Your instructions: Search the material below for the string "else" and copy each line where it appears.

*** Opening of Material provided ***

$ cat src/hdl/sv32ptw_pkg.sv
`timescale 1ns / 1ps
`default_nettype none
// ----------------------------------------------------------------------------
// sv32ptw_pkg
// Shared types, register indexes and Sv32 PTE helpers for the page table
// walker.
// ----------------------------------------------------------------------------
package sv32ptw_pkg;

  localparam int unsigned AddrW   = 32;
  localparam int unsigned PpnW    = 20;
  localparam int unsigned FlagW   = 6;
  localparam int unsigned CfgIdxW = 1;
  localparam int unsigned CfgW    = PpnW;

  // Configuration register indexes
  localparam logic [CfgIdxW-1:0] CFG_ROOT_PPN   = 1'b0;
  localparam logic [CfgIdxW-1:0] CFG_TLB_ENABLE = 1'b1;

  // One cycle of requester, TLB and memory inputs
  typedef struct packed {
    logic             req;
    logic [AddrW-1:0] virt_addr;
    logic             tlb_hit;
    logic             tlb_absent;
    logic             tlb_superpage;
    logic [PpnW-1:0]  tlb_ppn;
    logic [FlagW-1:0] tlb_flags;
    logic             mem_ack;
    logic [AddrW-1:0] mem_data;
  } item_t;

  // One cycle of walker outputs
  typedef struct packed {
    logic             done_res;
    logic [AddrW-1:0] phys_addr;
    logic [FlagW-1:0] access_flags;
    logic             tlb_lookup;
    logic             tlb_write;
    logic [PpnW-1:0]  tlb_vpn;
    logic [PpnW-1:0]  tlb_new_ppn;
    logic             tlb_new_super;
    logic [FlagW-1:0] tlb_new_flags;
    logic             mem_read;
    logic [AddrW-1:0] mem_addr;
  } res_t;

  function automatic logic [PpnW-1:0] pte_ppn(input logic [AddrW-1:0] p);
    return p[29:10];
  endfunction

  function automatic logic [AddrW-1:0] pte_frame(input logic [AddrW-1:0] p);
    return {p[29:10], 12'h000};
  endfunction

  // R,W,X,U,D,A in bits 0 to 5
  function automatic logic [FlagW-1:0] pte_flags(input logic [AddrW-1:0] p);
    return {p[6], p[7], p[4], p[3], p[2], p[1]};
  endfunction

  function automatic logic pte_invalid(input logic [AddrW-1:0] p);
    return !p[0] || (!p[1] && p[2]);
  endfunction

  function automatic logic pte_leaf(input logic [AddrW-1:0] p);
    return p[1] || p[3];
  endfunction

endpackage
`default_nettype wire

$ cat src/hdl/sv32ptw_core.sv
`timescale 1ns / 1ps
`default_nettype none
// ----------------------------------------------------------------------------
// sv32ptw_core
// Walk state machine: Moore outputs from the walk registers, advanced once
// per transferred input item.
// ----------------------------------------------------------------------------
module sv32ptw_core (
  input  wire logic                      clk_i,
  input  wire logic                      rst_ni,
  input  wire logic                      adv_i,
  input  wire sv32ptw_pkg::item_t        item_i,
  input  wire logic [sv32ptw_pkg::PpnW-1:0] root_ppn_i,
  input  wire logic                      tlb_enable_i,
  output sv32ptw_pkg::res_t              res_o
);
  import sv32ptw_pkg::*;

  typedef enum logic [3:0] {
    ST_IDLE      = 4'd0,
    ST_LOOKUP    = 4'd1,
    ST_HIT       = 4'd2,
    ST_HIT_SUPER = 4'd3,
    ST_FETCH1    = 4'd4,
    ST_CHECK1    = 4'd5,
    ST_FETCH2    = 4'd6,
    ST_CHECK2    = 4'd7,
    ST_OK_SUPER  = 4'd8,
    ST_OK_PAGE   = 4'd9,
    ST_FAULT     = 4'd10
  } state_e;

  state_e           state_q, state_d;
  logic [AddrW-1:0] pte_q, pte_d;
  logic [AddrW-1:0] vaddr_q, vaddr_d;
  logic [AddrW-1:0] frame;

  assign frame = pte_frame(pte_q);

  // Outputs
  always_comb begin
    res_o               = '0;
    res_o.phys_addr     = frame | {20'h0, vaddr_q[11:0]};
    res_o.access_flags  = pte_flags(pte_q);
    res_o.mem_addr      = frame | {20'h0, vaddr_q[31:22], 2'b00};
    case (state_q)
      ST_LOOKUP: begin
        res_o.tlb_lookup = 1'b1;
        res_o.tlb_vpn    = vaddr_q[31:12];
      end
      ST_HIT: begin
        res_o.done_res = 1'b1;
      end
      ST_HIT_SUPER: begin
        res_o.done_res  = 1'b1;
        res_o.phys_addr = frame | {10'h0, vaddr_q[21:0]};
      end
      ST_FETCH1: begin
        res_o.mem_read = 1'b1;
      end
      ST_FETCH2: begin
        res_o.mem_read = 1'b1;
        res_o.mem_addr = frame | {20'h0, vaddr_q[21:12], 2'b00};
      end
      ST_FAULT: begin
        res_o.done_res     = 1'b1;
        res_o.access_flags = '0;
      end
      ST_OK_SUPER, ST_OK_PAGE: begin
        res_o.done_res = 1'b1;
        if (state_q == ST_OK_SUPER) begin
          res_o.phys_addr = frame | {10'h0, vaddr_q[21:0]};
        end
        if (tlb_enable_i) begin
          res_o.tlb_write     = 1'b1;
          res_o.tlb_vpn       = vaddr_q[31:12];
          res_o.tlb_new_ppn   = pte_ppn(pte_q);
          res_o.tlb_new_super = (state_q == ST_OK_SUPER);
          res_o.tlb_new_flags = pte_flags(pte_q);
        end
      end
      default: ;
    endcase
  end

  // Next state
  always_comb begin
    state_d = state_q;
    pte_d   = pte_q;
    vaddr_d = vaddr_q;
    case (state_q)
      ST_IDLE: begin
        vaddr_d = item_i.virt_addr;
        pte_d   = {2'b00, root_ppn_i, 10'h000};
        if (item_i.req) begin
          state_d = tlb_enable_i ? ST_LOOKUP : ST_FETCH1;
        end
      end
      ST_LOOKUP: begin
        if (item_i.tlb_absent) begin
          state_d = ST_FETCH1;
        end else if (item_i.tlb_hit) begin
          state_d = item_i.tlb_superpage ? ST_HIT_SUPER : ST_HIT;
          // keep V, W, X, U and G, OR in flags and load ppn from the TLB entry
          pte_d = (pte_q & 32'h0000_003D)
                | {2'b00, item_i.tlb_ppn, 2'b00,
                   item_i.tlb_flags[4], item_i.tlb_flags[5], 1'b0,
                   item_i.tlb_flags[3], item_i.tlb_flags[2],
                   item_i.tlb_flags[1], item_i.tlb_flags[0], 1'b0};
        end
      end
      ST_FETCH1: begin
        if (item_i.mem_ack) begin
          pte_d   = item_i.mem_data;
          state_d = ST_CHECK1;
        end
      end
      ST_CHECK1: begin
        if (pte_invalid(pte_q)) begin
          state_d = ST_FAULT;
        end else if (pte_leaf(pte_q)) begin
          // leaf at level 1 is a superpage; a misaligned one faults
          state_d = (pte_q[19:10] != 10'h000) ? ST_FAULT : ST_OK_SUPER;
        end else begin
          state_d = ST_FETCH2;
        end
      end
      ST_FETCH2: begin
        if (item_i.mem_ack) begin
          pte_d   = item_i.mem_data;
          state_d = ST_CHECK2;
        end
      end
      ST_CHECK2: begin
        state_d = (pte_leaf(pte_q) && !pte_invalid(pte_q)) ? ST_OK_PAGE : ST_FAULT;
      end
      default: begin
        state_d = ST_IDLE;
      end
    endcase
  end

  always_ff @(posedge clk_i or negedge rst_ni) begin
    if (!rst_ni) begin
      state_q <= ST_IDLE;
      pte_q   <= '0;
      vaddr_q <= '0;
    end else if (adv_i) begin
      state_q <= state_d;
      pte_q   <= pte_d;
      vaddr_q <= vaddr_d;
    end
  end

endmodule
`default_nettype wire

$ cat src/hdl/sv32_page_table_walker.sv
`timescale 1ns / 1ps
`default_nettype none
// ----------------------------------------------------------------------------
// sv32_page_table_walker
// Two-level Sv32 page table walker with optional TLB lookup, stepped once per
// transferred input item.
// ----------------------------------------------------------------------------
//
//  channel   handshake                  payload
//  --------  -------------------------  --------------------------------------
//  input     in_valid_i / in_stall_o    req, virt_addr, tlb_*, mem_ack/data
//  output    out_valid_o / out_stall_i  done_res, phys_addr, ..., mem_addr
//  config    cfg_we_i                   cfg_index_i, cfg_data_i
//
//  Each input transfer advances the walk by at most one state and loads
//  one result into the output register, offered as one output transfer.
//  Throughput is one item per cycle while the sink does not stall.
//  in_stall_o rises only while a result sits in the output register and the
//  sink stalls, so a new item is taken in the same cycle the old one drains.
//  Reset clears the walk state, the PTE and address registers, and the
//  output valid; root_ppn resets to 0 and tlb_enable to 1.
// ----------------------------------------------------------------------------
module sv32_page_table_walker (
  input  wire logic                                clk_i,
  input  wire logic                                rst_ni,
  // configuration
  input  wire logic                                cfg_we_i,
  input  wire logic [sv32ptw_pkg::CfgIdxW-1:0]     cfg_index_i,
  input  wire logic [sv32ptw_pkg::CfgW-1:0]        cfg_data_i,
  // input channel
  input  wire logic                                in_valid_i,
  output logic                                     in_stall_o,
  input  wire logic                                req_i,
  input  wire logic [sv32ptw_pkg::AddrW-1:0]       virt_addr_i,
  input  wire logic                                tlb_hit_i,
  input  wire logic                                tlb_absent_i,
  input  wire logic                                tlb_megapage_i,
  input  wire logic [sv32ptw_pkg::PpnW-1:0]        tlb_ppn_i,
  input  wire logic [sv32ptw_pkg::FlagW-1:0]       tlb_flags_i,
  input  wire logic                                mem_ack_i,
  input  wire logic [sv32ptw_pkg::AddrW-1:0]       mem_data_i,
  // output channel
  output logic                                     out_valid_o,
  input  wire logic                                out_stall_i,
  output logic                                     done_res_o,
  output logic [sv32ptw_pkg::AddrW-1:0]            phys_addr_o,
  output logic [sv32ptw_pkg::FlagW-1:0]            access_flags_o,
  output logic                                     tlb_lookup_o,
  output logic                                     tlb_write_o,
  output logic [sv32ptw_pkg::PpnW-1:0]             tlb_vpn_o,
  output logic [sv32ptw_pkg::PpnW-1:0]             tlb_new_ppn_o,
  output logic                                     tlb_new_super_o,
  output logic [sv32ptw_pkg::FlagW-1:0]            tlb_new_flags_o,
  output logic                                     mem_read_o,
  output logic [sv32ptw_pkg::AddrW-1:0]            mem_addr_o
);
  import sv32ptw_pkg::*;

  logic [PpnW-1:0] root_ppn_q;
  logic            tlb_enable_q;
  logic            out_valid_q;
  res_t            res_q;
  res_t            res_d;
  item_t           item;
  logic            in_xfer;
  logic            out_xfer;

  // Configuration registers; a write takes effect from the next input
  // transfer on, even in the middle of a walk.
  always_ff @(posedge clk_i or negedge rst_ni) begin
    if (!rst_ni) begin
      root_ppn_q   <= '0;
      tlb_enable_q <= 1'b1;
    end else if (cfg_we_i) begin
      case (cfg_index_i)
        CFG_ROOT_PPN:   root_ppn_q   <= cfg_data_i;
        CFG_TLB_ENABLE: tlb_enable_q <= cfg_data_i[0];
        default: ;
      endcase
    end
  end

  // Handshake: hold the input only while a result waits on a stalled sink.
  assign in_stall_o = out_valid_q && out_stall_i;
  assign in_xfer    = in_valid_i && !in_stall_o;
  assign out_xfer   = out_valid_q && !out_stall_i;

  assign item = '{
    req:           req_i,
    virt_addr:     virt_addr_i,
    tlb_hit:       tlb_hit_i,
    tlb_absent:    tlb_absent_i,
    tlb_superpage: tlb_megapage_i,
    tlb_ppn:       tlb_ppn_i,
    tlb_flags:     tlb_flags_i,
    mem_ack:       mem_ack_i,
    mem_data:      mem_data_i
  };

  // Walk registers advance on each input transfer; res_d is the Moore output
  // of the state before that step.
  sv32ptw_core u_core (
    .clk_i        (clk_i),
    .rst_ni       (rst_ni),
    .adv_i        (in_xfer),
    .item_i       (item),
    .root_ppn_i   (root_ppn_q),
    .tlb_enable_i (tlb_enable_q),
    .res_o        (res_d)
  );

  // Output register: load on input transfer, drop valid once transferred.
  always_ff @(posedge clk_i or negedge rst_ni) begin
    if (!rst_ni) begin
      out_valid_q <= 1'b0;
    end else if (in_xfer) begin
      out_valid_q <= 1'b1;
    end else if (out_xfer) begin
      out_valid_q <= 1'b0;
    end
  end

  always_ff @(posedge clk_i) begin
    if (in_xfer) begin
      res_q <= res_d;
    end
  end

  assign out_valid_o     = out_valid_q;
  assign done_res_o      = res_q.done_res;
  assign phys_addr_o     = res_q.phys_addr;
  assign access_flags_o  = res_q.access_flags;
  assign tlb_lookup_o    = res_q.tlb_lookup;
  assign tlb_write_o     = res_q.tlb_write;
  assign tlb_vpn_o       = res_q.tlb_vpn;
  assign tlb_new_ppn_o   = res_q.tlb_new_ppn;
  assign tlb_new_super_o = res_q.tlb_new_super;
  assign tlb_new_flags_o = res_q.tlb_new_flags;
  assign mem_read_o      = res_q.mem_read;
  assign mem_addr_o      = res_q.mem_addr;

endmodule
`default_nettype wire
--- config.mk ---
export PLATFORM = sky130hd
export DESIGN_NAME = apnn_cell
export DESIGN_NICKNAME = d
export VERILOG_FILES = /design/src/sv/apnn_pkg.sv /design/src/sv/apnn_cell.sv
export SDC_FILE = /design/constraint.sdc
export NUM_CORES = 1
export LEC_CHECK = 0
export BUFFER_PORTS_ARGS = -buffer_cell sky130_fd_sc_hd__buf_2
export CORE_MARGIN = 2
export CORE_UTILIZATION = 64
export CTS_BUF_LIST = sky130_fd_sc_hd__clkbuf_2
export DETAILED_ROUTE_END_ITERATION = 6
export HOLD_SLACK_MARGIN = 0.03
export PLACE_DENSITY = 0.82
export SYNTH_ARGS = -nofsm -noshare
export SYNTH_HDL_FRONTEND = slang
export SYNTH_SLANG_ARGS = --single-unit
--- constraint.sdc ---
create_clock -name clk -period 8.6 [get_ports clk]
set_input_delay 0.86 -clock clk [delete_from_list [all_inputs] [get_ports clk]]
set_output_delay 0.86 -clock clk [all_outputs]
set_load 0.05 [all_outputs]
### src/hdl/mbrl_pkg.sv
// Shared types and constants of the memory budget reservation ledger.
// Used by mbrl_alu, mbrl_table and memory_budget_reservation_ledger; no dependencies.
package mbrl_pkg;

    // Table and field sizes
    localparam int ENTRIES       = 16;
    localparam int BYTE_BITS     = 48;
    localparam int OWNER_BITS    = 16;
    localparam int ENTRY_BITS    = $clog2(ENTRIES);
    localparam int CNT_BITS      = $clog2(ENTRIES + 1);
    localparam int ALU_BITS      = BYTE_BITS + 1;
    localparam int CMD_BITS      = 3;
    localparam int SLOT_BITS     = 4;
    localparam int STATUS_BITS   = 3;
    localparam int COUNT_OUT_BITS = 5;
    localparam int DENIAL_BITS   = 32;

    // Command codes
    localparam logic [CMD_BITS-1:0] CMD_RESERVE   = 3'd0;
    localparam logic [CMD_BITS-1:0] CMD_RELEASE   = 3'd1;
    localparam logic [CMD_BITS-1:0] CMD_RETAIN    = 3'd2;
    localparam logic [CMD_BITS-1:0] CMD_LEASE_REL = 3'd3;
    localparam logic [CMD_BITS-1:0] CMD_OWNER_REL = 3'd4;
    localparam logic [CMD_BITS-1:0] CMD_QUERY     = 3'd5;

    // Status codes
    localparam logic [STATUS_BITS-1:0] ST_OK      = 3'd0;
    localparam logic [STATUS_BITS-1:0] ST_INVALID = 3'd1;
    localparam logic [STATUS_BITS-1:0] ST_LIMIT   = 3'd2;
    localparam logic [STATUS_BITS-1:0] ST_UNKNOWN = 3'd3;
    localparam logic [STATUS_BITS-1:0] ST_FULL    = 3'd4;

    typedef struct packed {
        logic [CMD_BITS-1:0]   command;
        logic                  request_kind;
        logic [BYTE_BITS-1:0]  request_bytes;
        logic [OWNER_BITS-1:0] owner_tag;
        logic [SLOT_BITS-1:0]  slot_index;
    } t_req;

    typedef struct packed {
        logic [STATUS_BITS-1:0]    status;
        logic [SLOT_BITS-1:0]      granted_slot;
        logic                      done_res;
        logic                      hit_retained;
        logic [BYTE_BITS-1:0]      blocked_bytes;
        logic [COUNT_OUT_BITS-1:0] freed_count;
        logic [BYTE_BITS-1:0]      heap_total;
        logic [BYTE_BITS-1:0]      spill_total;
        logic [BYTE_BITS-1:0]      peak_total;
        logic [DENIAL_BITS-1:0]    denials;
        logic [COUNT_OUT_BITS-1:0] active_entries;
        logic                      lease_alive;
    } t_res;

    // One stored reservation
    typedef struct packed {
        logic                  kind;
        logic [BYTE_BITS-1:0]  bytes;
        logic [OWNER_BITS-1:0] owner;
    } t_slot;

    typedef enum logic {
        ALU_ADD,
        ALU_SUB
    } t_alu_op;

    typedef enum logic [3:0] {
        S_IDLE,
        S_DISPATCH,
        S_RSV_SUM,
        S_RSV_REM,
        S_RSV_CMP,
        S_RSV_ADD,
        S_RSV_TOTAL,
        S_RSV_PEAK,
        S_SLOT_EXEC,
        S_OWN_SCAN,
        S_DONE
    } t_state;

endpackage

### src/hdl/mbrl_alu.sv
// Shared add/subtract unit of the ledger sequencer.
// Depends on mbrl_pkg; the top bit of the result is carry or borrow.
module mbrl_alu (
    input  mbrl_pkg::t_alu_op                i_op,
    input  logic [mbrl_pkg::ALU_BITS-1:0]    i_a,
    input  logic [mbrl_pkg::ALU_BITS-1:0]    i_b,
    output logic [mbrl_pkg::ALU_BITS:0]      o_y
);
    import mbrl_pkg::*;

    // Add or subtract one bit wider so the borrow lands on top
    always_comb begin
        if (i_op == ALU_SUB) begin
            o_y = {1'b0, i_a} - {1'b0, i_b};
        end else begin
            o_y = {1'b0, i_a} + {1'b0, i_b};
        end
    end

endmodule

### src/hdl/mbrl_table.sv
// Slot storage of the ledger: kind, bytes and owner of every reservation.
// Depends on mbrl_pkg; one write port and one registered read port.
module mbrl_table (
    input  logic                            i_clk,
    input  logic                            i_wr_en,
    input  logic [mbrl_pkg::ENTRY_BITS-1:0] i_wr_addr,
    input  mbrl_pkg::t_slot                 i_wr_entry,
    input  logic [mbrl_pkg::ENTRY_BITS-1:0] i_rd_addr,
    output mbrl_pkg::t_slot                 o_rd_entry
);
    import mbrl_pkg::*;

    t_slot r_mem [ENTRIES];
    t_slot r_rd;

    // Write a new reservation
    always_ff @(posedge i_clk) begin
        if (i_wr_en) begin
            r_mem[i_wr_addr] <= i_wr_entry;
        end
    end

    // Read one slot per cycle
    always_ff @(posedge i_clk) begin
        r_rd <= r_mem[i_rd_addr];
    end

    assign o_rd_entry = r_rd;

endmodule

*** Close of Material provided ***

Solved problem:
        end else if (item_i.tlb_hit) begin
        end else if (pte_leaf(pte_q)) begin
        end else begin
    end else if (adv_i) begin
    end else if (cfg_we_i) begin
    end else if (in_xfer) begin
    end else if (out_xfer) begin
        end else begin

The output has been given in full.